[Dataset entries]

______

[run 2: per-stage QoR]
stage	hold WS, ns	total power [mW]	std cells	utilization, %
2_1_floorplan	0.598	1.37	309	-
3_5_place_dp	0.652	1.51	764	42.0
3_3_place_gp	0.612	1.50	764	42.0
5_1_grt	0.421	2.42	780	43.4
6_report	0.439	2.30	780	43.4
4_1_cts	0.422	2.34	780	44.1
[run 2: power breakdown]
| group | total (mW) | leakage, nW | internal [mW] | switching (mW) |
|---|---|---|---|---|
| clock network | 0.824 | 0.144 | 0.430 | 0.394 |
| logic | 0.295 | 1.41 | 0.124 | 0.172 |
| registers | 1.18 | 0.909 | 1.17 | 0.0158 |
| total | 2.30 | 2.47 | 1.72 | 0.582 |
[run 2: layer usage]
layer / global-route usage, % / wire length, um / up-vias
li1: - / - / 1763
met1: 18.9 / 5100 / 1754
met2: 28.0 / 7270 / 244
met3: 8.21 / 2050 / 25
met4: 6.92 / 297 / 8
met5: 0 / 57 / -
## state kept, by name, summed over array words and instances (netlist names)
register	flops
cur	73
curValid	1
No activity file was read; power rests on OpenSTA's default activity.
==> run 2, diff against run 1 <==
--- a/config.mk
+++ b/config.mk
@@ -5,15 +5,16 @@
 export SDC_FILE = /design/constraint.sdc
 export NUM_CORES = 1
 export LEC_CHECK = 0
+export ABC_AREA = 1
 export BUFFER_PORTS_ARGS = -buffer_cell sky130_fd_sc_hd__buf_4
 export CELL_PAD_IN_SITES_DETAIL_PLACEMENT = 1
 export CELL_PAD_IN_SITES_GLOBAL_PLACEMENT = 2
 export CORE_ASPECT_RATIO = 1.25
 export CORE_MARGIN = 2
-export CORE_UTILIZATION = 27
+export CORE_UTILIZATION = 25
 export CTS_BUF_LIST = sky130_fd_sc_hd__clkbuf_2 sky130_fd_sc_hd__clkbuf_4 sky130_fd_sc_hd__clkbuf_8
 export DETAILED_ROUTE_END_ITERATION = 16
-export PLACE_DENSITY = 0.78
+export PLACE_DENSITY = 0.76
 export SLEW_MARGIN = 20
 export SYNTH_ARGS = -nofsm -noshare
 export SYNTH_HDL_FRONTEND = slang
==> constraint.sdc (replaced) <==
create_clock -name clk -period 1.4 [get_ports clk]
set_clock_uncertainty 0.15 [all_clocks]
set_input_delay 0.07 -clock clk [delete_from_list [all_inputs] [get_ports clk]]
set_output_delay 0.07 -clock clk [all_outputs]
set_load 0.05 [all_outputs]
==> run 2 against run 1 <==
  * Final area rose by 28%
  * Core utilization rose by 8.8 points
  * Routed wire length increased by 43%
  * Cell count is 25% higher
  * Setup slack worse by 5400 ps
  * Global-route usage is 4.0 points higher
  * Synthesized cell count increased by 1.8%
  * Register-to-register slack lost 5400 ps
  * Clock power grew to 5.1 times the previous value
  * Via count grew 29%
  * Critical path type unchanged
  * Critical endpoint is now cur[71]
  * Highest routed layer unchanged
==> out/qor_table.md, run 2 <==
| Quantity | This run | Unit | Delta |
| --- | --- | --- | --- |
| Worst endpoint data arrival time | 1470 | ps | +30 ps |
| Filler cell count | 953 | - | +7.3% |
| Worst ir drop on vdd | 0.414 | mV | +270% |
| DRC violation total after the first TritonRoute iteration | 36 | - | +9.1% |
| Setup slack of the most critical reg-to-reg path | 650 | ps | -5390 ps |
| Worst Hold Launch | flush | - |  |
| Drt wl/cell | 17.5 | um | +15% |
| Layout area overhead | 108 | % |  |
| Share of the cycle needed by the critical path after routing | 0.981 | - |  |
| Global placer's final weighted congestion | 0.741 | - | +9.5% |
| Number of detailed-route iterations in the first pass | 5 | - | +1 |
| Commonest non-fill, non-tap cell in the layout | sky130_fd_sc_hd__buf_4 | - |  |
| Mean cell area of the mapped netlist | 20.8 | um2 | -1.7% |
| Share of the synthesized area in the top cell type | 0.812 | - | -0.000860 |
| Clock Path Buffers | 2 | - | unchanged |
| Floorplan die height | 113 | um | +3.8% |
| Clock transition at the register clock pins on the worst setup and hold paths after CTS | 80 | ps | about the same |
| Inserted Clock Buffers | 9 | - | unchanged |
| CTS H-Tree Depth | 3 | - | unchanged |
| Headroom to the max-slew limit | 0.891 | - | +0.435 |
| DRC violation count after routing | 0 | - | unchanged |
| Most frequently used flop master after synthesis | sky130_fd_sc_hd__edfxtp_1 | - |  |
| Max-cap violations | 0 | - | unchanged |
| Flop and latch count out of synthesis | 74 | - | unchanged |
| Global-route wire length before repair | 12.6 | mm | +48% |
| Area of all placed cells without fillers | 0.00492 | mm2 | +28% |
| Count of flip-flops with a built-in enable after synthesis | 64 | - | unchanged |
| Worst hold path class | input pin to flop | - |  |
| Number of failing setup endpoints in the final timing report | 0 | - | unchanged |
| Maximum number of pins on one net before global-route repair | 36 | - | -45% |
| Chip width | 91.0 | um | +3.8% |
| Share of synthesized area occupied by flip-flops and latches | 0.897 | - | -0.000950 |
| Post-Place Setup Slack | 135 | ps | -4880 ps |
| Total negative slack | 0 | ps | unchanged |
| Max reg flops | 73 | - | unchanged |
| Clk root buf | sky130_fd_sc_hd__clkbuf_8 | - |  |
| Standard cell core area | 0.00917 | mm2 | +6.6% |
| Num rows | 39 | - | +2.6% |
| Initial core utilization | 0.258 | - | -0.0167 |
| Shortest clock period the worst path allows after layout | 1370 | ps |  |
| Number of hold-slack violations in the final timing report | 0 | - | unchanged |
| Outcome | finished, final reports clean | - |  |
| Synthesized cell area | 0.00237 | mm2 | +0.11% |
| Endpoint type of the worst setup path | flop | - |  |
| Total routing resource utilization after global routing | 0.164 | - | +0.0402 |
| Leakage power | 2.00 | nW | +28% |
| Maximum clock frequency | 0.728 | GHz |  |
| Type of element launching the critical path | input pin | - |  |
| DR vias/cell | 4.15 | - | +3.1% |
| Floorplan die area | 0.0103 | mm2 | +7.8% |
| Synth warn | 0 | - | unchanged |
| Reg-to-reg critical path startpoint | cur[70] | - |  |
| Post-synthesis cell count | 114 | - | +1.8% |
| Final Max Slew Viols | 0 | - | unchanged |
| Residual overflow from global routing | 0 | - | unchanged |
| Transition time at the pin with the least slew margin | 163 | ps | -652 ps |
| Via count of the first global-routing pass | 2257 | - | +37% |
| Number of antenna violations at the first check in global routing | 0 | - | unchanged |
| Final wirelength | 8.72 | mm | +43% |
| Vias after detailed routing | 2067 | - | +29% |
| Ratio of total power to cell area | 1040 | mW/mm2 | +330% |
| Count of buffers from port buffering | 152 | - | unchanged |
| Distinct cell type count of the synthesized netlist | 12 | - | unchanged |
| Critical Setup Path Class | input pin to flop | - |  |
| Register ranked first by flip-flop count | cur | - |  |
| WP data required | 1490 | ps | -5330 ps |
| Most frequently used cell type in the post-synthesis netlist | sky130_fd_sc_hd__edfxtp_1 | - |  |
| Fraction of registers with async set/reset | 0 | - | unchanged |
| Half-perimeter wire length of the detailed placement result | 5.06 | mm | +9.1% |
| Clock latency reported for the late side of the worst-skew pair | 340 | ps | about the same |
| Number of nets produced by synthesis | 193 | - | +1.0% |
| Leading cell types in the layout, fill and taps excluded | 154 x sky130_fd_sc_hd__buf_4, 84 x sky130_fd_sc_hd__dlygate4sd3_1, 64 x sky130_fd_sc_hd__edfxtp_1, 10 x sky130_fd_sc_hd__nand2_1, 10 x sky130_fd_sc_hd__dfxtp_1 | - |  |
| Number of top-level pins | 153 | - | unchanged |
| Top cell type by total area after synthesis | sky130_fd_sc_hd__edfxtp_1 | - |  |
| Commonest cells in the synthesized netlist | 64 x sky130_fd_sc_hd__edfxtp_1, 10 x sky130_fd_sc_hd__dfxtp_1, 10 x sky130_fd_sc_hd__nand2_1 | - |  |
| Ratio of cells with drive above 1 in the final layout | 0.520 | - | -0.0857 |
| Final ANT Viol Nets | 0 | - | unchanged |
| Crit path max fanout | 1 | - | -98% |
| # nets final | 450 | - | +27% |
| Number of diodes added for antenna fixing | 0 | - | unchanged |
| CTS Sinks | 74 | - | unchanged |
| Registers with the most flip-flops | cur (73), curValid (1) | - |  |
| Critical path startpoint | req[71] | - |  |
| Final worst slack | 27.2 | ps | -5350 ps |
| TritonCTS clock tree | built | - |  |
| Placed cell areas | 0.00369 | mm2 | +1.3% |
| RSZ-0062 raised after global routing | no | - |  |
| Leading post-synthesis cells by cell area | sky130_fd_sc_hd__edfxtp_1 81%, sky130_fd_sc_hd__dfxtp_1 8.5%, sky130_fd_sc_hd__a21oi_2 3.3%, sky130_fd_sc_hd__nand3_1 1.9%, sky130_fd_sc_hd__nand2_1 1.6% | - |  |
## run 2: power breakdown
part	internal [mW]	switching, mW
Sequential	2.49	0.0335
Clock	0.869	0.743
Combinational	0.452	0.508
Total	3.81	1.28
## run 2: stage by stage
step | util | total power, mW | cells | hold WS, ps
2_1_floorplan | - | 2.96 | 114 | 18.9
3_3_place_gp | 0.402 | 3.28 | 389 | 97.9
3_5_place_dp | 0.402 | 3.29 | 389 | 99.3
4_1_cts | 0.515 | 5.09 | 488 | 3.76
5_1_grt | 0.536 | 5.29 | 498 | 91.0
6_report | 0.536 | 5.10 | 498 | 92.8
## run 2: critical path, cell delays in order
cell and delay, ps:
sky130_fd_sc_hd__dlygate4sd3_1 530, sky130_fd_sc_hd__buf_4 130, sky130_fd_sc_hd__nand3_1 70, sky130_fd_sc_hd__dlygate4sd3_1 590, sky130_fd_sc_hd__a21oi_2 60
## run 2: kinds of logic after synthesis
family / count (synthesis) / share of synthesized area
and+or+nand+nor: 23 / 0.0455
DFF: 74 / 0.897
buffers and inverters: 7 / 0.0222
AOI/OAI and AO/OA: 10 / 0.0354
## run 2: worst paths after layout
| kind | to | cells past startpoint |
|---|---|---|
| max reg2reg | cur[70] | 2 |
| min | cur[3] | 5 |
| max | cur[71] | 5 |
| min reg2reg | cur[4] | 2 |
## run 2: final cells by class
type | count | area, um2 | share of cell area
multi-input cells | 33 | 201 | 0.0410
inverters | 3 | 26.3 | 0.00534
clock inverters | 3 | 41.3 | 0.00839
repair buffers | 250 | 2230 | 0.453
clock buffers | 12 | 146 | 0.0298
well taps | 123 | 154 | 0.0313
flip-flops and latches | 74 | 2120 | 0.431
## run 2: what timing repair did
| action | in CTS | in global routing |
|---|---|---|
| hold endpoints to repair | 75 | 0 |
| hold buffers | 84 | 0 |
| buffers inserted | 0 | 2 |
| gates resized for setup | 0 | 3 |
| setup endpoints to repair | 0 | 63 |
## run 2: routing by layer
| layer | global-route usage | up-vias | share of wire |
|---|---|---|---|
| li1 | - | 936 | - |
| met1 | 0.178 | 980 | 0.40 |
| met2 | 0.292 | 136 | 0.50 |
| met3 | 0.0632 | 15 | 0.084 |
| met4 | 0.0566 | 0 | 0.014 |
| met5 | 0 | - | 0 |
**config.mk**
```make
export PLATFORM = sky130hd
export DESIGN_NAME = debug_top
export DESIGN_NICKNAME = d
export VERILOG_FILES = /design/src/verilog/debug_pkg.sv /design/src/verilog/uart_rx.sv /design/src/verilog/uart_tx.sv /design/src/verilog/mini_core.sv /design/src/verilog/state_collector.sv /design/src/verilog/debug_fsm.sv /design/src/verilog/debug_top.sv
export VERILOG_INCLUDE_DIRS = /design/src /design/src/verilog
export SDC_FILE = /design/constraint.sdc
export NUM_CORES = 1
export LEC_CHECK = 0
export BUFFER_PORTS_ARGS = -buffer_cell sky130_fd_sc_hd__buf_2
export CORE_UTILIZATION = 57
export DETAILED_ROUTE_END_ITERATION = 8
export PLACE_DENSITY = 0.76
export SLEW_MARGIN = 0
export SYNTH_ARGS = -nofsm -noshare
export SYNTH_HDL_FRONTEND = slang
export SYNTH_SLANG_ARGS = --single-unit
```
**constraint.sdc**
```tcl
create_clock -name clk -period 4.7 [get_ports clk]
set_input_delay 0.47 -clock clk [delete_from_list [all_inputs] [get_ports clk]]
set_output_delay 0.47 -clock clk [all_outputs]
set_load 0.05 [all_outputs]
```
==> src/design/video_macros.svh <==
`ifndef VIDEO_MACROS_SVH
`define VIDEO_MACROS_SVH

//////////////////////////////////////////////////
// Line and frame timing, progressive PAL
//////////////////////////////////////////////////

// One pixel per clock, 64 us line
`define H_TOTAL 448
`define V_TOTAL 312   // Lines per frame, no interlace

// Active picture in the top left corner
`define ACT_W 256
`define ACT_H 192

// Horizontal sync pulse, h counts
`define HS_START 304
`define HS_END   336   // First pixel after the pulse

// Lines with inverted sync pulses
`define VS_START 248
`define VS_END   251   // First line after vertical sync

//////////////////////////////////////////////////
// Pattern writer
//////////////////////////////////////////////////

`define POKE_LINE 192         // First line below the picture
`define POKE_LAST 16'hBFFF    // Pointer wraps here, page steps on

`endif

==> src/design/video_pkg.sv <==
`default_nettype none

package video_pkg;

   //////////////////////////////////////////////////
   // Beam position and sync
   //////////////////////////////////////////////////

   typedef struct packed {
      logic [8:0] h;        // Pixel within the line
      logic [8:0] v;        // Line within the frame
      logic       active;   // Inside the 256x192 picture
      logic       csync;    // Raw composite sync level
   } beam_t;

   // Colour at the pins with 3 bits per channel
   typedef struct packed {
      logic [2:0] r;
      logic [2:0] g;
      logic [2:0] b;
   } rgb_t;

   //////////////////////////////////////////////////
   // SRAM access
   //////////////////////////////////////////////////

   // Same shape for reads and writes
   // A read leaves wdata at zero and we low
   typedef struct packed {
      logic [20:0] addr;    // Top bit zero above page 19..16 and offset 15..0
      logic [7:0]  wdata;
      logic        we;      // One cycle strobe
   } sram_req_t;

endpackage

`default_nettype wire

==> src/design/pal_timing.sv <==
`default_nettype none

`include "video_macros.svh"

module pal_timing (
   input  logic               clk,
   input  logic               rst,
   output video_pkg::beam_t   beam
);

   import video_pkg::*;

   logic       h_wrap;   // Last pixel of the line
   logic       v_wrap;   // Last line of the frame
   logic [8:0] h_nxt;
   logic [8:0] v_nxt;

   // Sync level for a given position
   function automatic logic sync_level(input logic [8:0] h, input logic [8:0] v);
      logic in_hs;
      logic in_vs;
      in_hs = (h >= `HS_START) && (h < `HS_END);
      in_vs = (v >= `VS_START) && (v < `VS_END);
      // Pulses flip polarity on vertical sync lines
      if (in_vs) begin
         return in_hs;
      end
      return ~in_hs;
   endfunction

   // Picture area flag
   function automatic logic in_picture(input logic [8:0] h, input logic [8:0] v);
      return (h < `ACT_W) && (v < `ACT_H);
   endfunction

   //////////////////////////////////////////////////
   // Next count
   //////////////////////////////////////////////////

   always_comb begin
      h_wrap = (beam.h == 9'(`H_TOTAL - 1));
      v_wrap = (beam.v == 9'(`V_TOTAL - 1));
      if (h_wrap) begin
         h_nxt = '0;
         v_nxt = v_wrap ? 9'd0 : beam.v + 9'd1;   // New line, maybe new frame
      end else begin
         h_nxt = beam.h + 9'd1;
         v_nxt = beam.v;
      end
   end

   //////////////////////////////////////////////////
   // Registered beam
   //////////////////////////////////////////////////

   // Flags are worked out from the next count
   // so they line up with h and v in the same cycle
   always_ff @(posedge clk) begin
      if (rst) begin
         beam.h      <= '0;
         beam.v      <= '0;
         beam.active <= in_picture(9'd0, 9'd0);   // Top left pixel
         beam.csync  <= sync_level(9'd0, 9'd0);   // High, no pulse there
      end else begin
         beam.h      <= h_nxt;
         beam.v      <= v_nxt;
         beam.active <= in_picture(h_nxt, v_nxt);
         beam.csync  <= sync_level(h_nxt, v_nxt);
      end
   end

endmodule

`default_nettype wire

==> config.mk <==
export PLATFORM = sky130hd
export DESIGN_NAME = pal_timing
export DESIGN_NICKNAME = d
export VERILOG_FILES = /design/src/design/video_pkg.sv /design/src/design/pal_timing.sv
export VERILOG_INCLUDE_DIRS = /design/src /design/src/design
export SDC_FILE = /design/constraint.sdc
export NUM_CORES = 1
export LEC_CHECK = 0
export BUFFER_PORTS_ARGS = -buffer_cell sky130_fd_sc_hd__buf_4
export CAP_MARGIN = 30
export CORE_MARGIN = 4
export CORE_UTILIZATION = 55
export CTS_BUF_LIST = sky130_fd_sc_hd__clkbuf_8 sky130_fd_sc_hd__clkbuf_16
export DETAILED_ROUTE_END_ITERATION = 7
export HOLD_SLACK_MARGIN = 0.1
export PLACE_DENSITY = 0.75
export SLEW_MARGIN = 0
export SYNTH_ARGS = -nofsm -noshare
export SYNTH_HDL_FRONTEND = slang
export SYNTH_SLANG_ARGS = --single-unit
==> constraint.sdc <==
create_clock -name clk -period 2.98 [get_ports clk]
set_input_delay 0.596 -clock clk [delete_from_list [all_inputs] [get_ports clk]]
set_output_delay 0.596 -clock clk [all_outputs]
set_load 0.02 [all_outputs]
==> flow_summary.ini <==
[final_layout]
num-nets-final = 181
nFillCells = 213
n_antenna_cell = 0
drive_gt1_share_pct = 20.0
design_area_sq_mm = 0.00145
largest-register = beam
seqCellArea_sq_um = 400
largest_register_ff_count = 20
syn2layout_area_growth_pct = 14.0
top_regs = beam (20)
multi_input_area_sq_um = 786
final_util_pct = 65.4

[logic_synthesis]
ys_types = 49
yosys.area.top_type_share_pct = 31.6
synth.largest_area_cell = dfxtp_1
postSynthCellCount = 160
synth_edf_count = 0
syn-num-nets = 164
syn_area_sq_mm = 0.00127
yosysMostFrequentCell = nor2_1
async_flop_share_pct = 0
ys_ff_latch = 20
seq_area_frac_synth_pct = 31.6
synth_commonest_cells = 21 x nor2_1, 20 x dfxtp_1, 13 x a21oi_1, 13 x nand2_1, 8 x o21ai_0
ys_top_cells_by_area = dfxtp_1 32%, nor2_1 6.2%, a21oi_1 5.1%
syn_area_per_cell_sq_um = 7.93
ys.flop_type = dfxtp_1
synth-warning-count = 0

[die]
rows = 17
die_area_sq_mm = 0.00314
die_h_um = 56.0
pin_count = 22
die_w_um = 56.0
initial_utilization_pct = 57.4
design.core.area_sq_mm = 0.00221

[place]
dpl.hpwl_mm = 2.19
place_worst_setup_slack_ps = 550
io_buffers = 21
gp_congestion = 0.875
place_area_sq_mm = 0.00141

[critical_path]
cp_max_fo = 11
cp_slowest_cell = or2_2
timing.critical_path.buf_inv = 0
rr_worst_depth = 7
crit_path_end_kind = flop
max_stage_delay_ps = 450
r2r_setup_slack_ps = 500
arrival_ps = 2640
r2r_start = beam[11]
crit_family = simple AND/OR/NAND/NOR gates
r2r_end = beam[1]
start_kind = flop
path_class = reg -> reg
required_ps = 3140
path_cells = ha_1, nand4_1, or2_2, nor4_1, xnor2_1, o21ai_0, a31o_2

[clock_tree]
cts_setup_buffers = 0
clock_latency_ps = 260
cts-buffers-inserted = 3
cts_root_buffer = clkbuf_8
cts.htree.levels = 1
cts_hold_buffers = 0
cts_resized = 0
cts_tree = built
clkSlewWorstSetupHoldPaths_ps = 80
cts_max_path_buffers = 2
cts_sinks = 20

[pwr]
power_density_mw_per_mm2 = 333
peakVddDrop_v = 0.000217
power.leakage_nw = 0.509

[global_route]
gr-usage-met1_pct = 30.1
overflow = 0
busiest_layer = met2
grt_usage_pct = 20.9
antenna_found_initial = 0
grt_pass1_vias = 1129
use_met3_pct = 3.25
grt_util_met2_pct = 30.6
grt_max_degree = 22
grt_pass1_wl_mm = 5.36

[route]
via_per_inst = 6.16
dr.pass1.iters = 6
wl_per_cell_um = 15.4
dr.first_iter.drc_count = 42
ant_nets = 0
totalWireLength_mm = 3.13
route.vias.total = 1251
drc = 0

[timing]
rsz0062_at_grt = false
fmax_ghz = 0.403
slew_viol_final = 0
timing.slew.headroom_pct = 61.8
whs_ps = 530
finalSetupViolations = 0
min_period_ps = 2480
clock_skew_ps = 4.03
fin_crit_sh_pct = 83.2
tns_ps = 0
worstMarginPinSlew_ps = 571
hold_viol = 0
finalWorstSetupSlack_ps = 499

[worst_hold_path]
holdPathEnd = beam[3]
whs_path_depth = 2
hold_class = reg -> reg
hp-start = beam[3]

[run]
max_cap_violations = 0

[status]
status = completed
-- per-stage QoR --
step,cells,power [mW]
2_1_floorplan,160,0.296
3_3_place_gp,200,0.305
3_5_place_dp,200,0.306
4_1_cts,203,0.488
5_1_grt,203,0.502
6_report,203,0.482
-- worst max-delay path by stage --
stage               startpoint  endpoint  cells after the start
finish                beam[11]   beam[1]                      7
global route          beam[11]   beam[1]                      7
CTS                   beam[11]   beam[1]                      7
detailed placement    beam[11]   beam[1]                      7
global placement      beam[11]   beam[1]                      7
floorplan             beam[11]   beam[0]                      8
-- worst reg2reg max path: stages (launching register included) --
cell and delay [ps]:
dfxtp_1 440, ha_1 330, nand4_1 230, or2_2 450, nor4_1 390, xnor2_1 160
o21ai_0 130, a31o_2 250
-- cell families after synthesis --
logic type | count (synthesis) | synth area share, %
and+or+nand+nor | 79 | 33.6
AOI/OAI and AO/OA | 35 | 20.7
DFF | 20 | 31.6
buffers and inverters | 16 | 6.51
xor gates and xnor gates | 7 | 4.83
adders and majority gates | 2 | 1.97
muxes | 1 | 0.789
-- cell usage in the layout (no fill, tap or decap), drive strengths merged, types with 2 or more instances in the layout --
cell type,instances
dfxtp,20
clkbuf,3
nand4,7
or2,2
nor4,5
ha,2
a21oi,13
nor2b,3
or4,3
nand4b,2
o21ai,8
inv,7
nor2,22
xnor2,5
nor3,4
nand3,6
xor2,2
nand2b,2
nand3b,2
buf,21
and3,3
o221ai,2
a311oi,2
nand2,13
-- final cells by class --
type	count	share of cell area [%]
Tap cell	28	2.42
Timing Repair Buffer	21	10.9
Sequential cell	20	27.7
Inverter	7	1.82
Clock buffer	3	2.85
Multi-Input combinational cell	124	54.3
-- report_power, final --
group,leakage (nW),switching (mW),internal [mW]
Clock,0.0216,0.0916,0.0902
Sequential,0.162,0.00590,0.270
Combinational,0.326,0.0147,0.00891
-- metal layers --
metal | part of all wire [%] | wire length, um | up-vias
met5 | 0 | 0 | -
met4 | 1.7 | 53 | 0
met3 | 6.9 | 215 | 5
met2 | 44 | 1380 | 53
met1 | 47 | 1480 | 576
li1 | - | - | 617
No activity file was read; power rests on OpenSTA's default activity.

______

- _HOW TO COMPLETE THIS TASK_
Using the entries above, repeat only the lines from the one containing "Commonest cells in" through the one containing "450 | - | +27% |", end lines included.

- _YOUR RESPONSE_
| Commonest cells in the synthesized netlist | 64 x sky130_fd_sc_hd__edfxtp_1, 10 x sky130_fd_sc_hd__dfxtp_1, 10 x sky130_fd_sc_hd__nand2_1 | - |  |
| Ratio of cells with drive above 1 in the final layout | 0.520 | - | -0.0857 |
| Final ANT Viol Nets | 0 | - | unchanged |
| Crit path max fanout | 1 | - | -98% |
| # nets final | 450 | - | +27% |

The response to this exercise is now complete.